--- config.mk ---
export PLATFORM = sky130hd
export DESIGN_NAME = instr_encoder
export DESIGN_NICKNAME = d
export VERILOG_FILES = /design/src/rtl/instr_encoder.sv
export SDC_FILE = /design/constraint.sdc
export NUM_CORES = 1
export LEC_CHECK = 0
export ABC_CLOCK_PERIOD_IN_PS = 5800
export CORE_ASPECT_RATIO = 0.8
export CORE_MARGIN = 8
export CORE_UTILIZATION = 49
export DETAILED_ROUTE_END_ITERATION = 16
export GPL_TIMING_DRIVEN = 0
export PLACE_DENSITY = 0.8
export SLEW_MARGIN = 20
export SYNTH_ARGS = -nofsm -noshare
export SYNTH_HDL_FRONTEND = slang
export SYNTH_SLANG_ARGS = --single-unit
--- constraint.sdc ---
create_clock -name clk -period 5.8 [get_ports clk]
set_clock_uncertainty 0.05 [all_clocks]
set_input_delay 1.16 -clock clk [delete_from_list [all_inputs] [get_ports clk]]
set_output_delay 1.16 -clock clk [all_outputs]
set_load 0.01 [all_outputs]
--- src/rtl/instr_encoder.sv ---
// RV32I instruction encoder: turns field-level requests into 32-bit instruction words,
// flags malformed requests, and buffers results in a 2-entry in-order FIFO.
module instr_encoder (
  input  logic        clk,
  input  logic        rst_n,
  input  logic        in_valid,
  output logic        in_ready,
  input  logic [2:0]  fmt,
  input  logic [6:0]  opcode,
  input  logic [2:0]  f3,
  input  logic [6:0]  f7,
  input  logic [4:0]  rd,
  input  logic [4:0]  rs1,
  input  logic [4:0]  rs2,
  input  logic [31:0] imm,
  output logic        out_valid,
  input  logic        out_ready,
  output logic [31:0] instr,
  output logic        err,
  output logic [15:0] count
);

  localparam logic [31:0] NOP = 32'h0000_0013;

  logic [32:0] slot_reg [2];
  logic        wr_ptr_reg;
  logic        rd_ptr_reg;
  logic [1:0]  occ_reg;
  logic [15:0] count_reg;

  logic        push;
  logic        pop;
  logic        is_shift;
  logic        illegal;
  logic [31:0] instr_next;
  logic        err_next;

  // Occupancy is registered, so a pop in the same cycle never reopens a full FIFO.
  assign in_ready  = (occ_reg != 2'd2);
  assign out_valid = (occ_reg != 2'd0);
  assign push      = in_valid && in_ready;
  assign pop       = out_valid && out_ready;
  assign instr     = slot_reg[rd_ptr_reg][31:0];
  assign err       = slot_reg[rd_ptr_reg][32];
  assign count     = count_reg;

  always_comb begin
    is_shift   = (fmt == 3'd1) && (opcode == 7'b0010011) && ((f3 == 3'b001) || (f3 == 3'b101));
    illegal    = (fmt > 3'd5) || (opcode[1:0] != 2'b11);
    instr_next = NOP;
    err_next   = 1'b0;
    case (fmt)
      3'd0: instr_next = {f7, rs2, rs1, f3, rd, opcode};
      3'd1: begin
        instr_next = {(is_shift ? f7 : imm[11:5]), imm[4:0], rs1, f3, rd, opcode};
        err_next   = is_shift && (imm[11:5] != 7'd0);
      end
      3'd2: instr_next = {imm[11:5], rs2, rs1, f3, imm[4:0], opcode};
      3'd3: begin
        instr_next = {imm[12], imm[10:5], rs2, rs1, f3, imm[4:1], imm[11], opcode};
        err_next   = imm[0];
      end
      3'd4: instr_next = {imm[31:12], rd, opcode};
      3'd5: begin
        instr_next = {imm[20], imm[10:1], imm[11], imm[19:12], rd, opcode};
        err_next   = imm[0];
      end
      default: instr_next = NOP;
    endcase
    if (illegal) begin
      instr_next = NOP;
      err_next   = 1'b1;
    end
  end

  genvar gi;
  generate
    for (gi = 0; gi < 2; gi++) begin : g_slot
      always_ff @(posedge clk) begin
        if (!rst_n) begin
          slot_reg[gi] <= 33'd0;
        end else if (push && (wr_ptr_reg == 1'(gi))) begin
          slot_reg[gi] <= {err_next, instr_next};
        end
      end
    end
  endgenerate

  always_ff @(posedge clk) begin
    if (!rst_n) begin
      wr_ptr_reg <= 1'b0;
      rd_ptr_reg <= 1'b0;
      occ_reg    <= 2'd0;
      count_reg  <= 16'd0;
    end else begin
      if (push) wr_ptr_reg <= ~wr_ptr_reg;
      if (pop)  rd_ptr_reg <= ~rd_ptr_reg;
      case ({push, pop})
        2'b10:   occ_reg <= occ_reg + 2'd1;
        2'b01:   occ_reg <= occ_reg - 2'd1;
        default: occ_reg <= occ_reg;
      endcase
      if (push && (count_reg != 16'hFFFF)) count_reg <= count_reg + 16'd1;
    end
  end

endmodule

» Work to be completed
Restate, word for word and with nothing added, the lines from the beginning of the records above through the line that contains "2-entry in-order FIFO.".

» Your response
--- config.mk ---
export PLATFORM = sky130hd
export DESIGN_NAME = instr_encoder
export DESIGN_NICKNAME = d
export VERILOG_FILES = /design/src/rtl/instr_encoder.sv
export SDC_FILE = /design/constraint.sdc
export NUM_CORES = 1
export LEC_CHECK = 0
export ABC_CLOCK_PERIOD_IN_PS = 5800
export CORE_ASPECT_RATIO = 0.8
export CORE_MARGIN = 8
export CORE_UTILIZATION = 49
export DETAILED_ROUTE_END_ITERATION = 16
export GPL_TIMING_DRIVEN = 0
export PLACE_DENSITY = 0.8
export SLEW_MARGIN = 20
export SYNTH_ARGS = -nofsm -noshare
export SYNTH_HDL_FRONTEND = slang
export SYNTH_SLANG_ARGS = --single-unit
--- constraint.sdc ---
create_clock -name clk -period 5.8 [get_ports clk]
set_clock_uncertainty 0.05 [all_clocks]
set_input_delay 1.16 -clock clk [delete_from_list [all_inputs] [get_ports clk]]
set_output_delay 1.16 -clock clk [all_outputs]
set_load 0.01 [all_outputs]
--- src/rtl/instr_encoder.sv ---
// RV32I instruction encoder: turns field-level requests into 32-bit instruction words,
// flags malformed requests, and buffers results in a 2-entry in-order FIFO.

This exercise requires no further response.